Two variants of this model were trained and compared: one using only the normalized closing price as input (Figure 5), and a second incorporating both closing price and the daily-aggregated sentiment features described above (Figure 6). This comparison was the central manipulation of the study, allowing us to isolate whatever incremental contribution sentiment information makes over and above price history alone.

2.14 Model Evaluation

Once trained, each LSTM variant was applied to the held-out test set to generate predictions on previously unseen data, and predicted closing prices were compared against actual observed prices across the test period. We additionally examined the correlation between daily news sentiment polarity and same-day closing price movement (Figure 4) as a complementary, model-independent check on whether the underlying sentiment-price relationship the system depends on was actually present in the data, rather than relying solely on downstream forecasting accuracy to make that case indirectly. Because the sentiment classifier's own accuracy directly bounds how much useful signal can flow into the price model, we also report classifier-level performance (Naive Bayes and SVM accuracy) separately from the downstream LSTM forecasting results, so that errors attributable to language classification versus time-series modeling can be distinguished rather than conflated into a single end-to-end metric.

 

3. Results

3.1 Overview

Before getting into the numbers, it's worth stating plainly what we were trying to find out: does financial news sentiment actually carry information that helps predict stock price movement, beyond what historical price alone can offer? The results below are organized to answer that question in stages — first by examining whether sentiment and price even move together in the data (a sanity check, in a sense, before trusting any model output), then by evaluating how well the sentiment classifier itself performed, and finally by comparing the two LSTM-based forecasting variants against one another.

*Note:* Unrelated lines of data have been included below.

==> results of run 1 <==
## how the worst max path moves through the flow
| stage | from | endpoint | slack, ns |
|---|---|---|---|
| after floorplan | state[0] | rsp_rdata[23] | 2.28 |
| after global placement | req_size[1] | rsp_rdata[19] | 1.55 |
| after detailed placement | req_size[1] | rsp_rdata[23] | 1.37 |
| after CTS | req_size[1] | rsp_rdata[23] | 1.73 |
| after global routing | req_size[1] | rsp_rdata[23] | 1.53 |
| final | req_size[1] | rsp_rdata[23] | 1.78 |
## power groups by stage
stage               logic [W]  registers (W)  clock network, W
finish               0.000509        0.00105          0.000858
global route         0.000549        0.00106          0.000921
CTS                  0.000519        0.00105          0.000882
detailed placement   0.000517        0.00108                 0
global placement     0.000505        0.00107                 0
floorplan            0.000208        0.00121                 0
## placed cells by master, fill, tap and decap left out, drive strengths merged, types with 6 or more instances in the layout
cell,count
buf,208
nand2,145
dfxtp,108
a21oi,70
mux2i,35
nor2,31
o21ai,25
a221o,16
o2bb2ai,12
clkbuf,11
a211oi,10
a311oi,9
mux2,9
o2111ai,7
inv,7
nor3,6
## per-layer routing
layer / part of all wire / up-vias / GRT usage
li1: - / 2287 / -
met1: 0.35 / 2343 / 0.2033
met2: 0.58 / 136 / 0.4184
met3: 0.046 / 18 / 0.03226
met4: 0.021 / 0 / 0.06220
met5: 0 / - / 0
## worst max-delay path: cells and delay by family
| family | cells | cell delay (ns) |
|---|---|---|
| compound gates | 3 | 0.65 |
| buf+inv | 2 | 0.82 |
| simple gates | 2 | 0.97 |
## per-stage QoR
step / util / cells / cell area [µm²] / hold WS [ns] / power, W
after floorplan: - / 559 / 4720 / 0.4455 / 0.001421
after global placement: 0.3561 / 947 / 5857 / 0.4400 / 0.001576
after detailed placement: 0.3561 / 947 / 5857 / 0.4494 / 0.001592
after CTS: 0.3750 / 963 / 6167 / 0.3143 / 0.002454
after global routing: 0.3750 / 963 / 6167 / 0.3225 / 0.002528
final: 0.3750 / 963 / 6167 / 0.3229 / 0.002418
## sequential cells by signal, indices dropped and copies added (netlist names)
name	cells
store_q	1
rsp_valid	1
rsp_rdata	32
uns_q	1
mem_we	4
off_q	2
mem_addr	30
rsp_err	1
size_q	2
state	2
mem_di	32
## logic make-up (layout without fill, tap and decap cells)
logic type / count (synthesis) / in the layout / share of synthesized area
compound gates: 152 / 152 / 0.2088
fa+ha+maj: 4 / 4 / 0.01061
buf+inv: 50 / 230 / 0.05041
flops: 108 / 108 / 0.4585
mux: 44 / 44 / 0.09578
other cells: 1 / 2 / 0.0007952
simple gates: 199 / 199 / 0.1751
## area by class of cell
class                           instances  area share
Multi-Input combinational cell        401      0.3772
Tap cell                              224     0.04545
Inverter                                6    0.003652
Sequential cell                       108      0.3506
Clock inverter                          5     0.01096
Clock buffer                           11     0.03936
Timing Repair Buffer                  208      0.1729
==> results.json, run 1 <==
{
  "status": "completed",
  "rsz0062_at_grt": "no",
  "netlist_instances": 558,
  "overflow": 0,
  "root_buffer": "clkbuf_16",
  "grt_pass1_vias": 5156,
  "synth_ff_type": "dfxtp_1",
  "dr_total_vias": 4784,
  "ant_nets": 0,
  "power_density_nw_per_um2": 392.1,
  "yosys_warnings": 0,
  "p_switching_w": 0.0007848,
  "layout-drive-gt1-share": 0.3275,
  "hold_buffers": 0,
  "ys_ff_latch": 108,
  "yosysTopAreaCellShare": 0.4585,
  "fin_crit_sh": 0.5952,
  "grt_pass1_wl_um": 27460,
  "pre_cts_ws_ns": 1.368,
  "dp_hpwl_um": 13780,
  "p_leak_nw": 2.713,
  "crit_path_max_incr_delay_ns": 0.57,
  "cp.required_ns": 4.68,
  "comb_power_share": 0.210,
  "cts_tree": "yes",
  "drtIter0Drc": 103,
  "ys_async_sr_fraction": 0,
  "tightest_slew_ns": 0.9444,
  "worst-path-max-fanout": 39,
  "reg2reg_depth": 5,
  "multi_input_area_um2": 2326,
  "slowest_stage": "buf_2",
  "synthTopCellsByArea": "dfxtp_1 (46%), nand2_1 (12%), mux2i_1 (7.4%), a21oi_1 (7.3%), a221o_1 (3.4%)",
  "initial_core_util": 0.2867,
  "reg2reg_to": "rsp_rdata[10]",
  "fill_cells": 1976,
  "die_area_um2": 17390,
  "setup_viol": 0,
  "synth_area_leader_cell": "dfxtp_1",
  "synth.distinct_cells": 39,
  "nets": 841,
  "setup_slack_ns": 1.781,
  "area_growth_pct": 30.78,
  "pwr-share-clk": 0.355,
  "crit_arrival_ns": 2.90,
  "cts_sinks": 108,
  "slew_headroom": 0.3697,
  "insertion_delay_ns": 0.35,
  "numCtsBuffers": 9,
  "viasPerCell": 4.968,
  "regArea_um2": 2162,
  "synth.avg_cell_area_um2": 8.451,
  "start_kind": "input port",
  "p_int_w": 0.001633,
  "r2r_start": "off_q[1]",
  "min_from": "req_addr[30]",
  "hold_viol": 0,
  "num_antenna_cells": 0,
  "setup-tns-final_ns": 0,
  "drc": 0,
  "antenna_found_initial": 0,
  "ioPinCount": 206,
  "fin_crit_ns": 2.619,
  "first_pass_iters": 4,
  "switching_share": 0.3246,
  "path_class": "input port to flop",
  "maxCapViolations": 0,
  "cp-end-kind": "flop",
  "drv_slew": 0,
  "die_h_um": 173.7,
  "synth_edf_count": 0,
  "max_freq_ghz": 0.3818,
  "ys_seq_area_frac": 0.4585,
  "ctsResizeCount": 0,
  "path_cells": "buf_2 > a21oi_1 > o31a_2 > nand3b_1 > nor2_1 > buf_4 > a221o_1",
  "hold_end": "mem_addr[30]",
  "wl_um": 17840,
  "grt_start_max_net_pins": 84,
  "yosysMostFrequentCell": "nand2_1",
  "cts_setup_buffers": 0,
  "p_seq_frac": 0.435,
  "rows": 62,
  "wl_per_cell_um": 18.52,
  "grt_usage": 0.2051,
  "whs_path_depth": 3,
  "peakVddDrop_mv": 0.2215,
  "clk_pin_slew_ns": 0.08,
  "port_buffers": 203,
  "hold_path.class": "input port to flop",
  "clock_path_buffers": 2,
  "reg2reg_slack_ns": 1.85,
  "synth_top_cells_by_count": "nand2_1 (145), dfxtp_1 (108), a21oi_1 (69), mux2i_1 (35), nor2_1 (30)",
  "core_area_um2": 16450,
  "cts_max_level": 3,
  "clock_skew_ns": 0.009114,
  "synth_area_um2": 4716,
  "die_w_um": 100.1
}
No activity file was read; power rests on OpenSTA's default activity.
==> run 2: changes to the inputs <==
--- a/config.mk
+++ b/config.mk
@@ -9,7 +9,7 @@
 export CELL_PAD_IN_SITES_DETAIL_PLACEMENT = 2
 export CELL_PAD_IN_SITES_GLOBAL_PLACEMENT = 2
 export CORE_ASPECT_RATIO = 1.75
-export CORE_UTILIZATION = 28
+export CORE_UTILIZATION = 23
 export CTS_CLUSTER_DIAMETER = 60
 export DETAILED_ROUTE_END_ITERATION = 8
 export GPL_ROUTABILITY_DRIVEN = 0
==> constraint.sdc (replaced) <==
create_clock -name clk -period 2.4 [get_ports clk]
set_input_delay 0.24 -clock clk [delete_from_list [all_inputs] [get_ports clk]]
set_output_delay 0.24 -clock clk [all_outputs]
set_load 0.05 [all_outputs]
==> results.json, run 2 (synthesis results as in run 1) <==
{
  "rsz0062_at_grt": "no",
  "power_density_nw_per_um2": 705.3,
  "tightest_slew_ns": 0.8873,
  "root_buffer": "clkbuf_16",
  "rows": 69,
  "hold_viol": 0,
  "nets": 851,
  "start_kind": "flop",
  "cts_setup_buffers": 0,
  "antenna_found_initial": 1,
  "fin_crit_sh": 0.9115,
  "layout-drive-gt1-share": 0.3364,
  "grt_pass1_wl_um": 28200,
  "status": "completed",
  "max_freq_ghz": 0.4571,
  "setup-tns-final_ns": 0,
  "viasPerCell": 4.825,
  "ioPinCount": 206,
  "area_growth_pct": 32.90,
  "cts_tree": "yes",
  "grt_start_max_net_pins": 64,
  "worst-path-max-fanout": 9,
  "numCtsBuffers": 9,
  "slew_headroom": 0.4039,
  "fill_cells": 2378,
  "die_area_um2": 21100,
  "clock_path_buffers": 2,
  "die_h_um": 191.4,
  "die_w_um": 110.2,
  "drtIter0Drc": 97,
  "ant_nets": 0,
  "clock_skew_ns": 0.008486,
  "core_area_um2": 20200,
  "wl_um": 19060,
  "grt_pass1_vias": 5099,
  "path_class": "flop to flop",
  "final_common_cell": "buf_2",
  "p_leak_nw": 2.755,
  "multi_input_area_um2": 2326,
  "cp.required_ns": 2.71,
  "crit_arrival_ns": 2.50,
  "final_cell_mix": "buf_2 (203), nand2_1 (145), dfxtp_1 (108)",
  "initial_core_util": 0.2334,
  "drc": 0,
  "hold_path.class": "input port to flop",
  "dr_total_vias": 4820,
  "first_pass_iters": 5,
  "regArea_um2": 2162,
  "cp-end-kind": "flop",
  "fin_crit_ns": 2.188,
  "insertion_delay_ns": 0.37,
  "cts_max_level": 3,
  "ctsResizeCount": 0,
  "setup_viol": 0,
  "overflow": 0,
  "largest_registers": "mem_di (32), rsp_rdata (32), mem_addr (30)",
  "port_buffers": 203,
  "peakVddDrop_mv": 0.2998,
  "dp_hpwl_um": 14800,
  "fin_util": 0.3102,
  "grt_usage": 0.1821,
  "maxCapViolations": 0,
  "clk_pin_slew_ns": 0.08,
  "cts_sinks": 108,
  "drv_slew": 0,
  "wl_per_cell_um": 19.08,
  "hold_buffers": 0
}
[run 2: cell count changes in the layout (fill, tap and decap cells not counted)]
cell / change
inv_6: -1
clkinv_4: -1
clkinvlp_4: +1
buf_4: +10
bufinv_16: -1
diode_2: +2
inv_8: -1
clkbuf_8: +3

3.2 Relationship Between News Sentiment and Closing Price

We began with a fairly simple, almost old-fashioned step: just looking at how sentiment and price moved together over time, without yet involving any predictive model. Correlational analysis of this kind, however unglamorous it might sound next to a neural network, tends to be a useful gut-check before investing further effort in more complex architectures, and that is largely how we used it here. Figure 4 plots the relationship between daily news sentiment and the closing price of the target stock. What emerged was a pattern that, while not perfectly consistent across every single day, held up often enough to be notable — on most days where news sentiment skewed positive, the share price also tended to climb, pointing to a positive association between the sentiment signal extracted from headlines and subsequent (or concurrent) movement in price [Figure 4]. We want to be careful with the word "causal" here, since this was a correlational observation rather than a controlled experiment, but the direction of the relationship is at least consistent with what earlier work on this topic has reported (Li et al., 2014; Li, Wu, & Wang, 2020).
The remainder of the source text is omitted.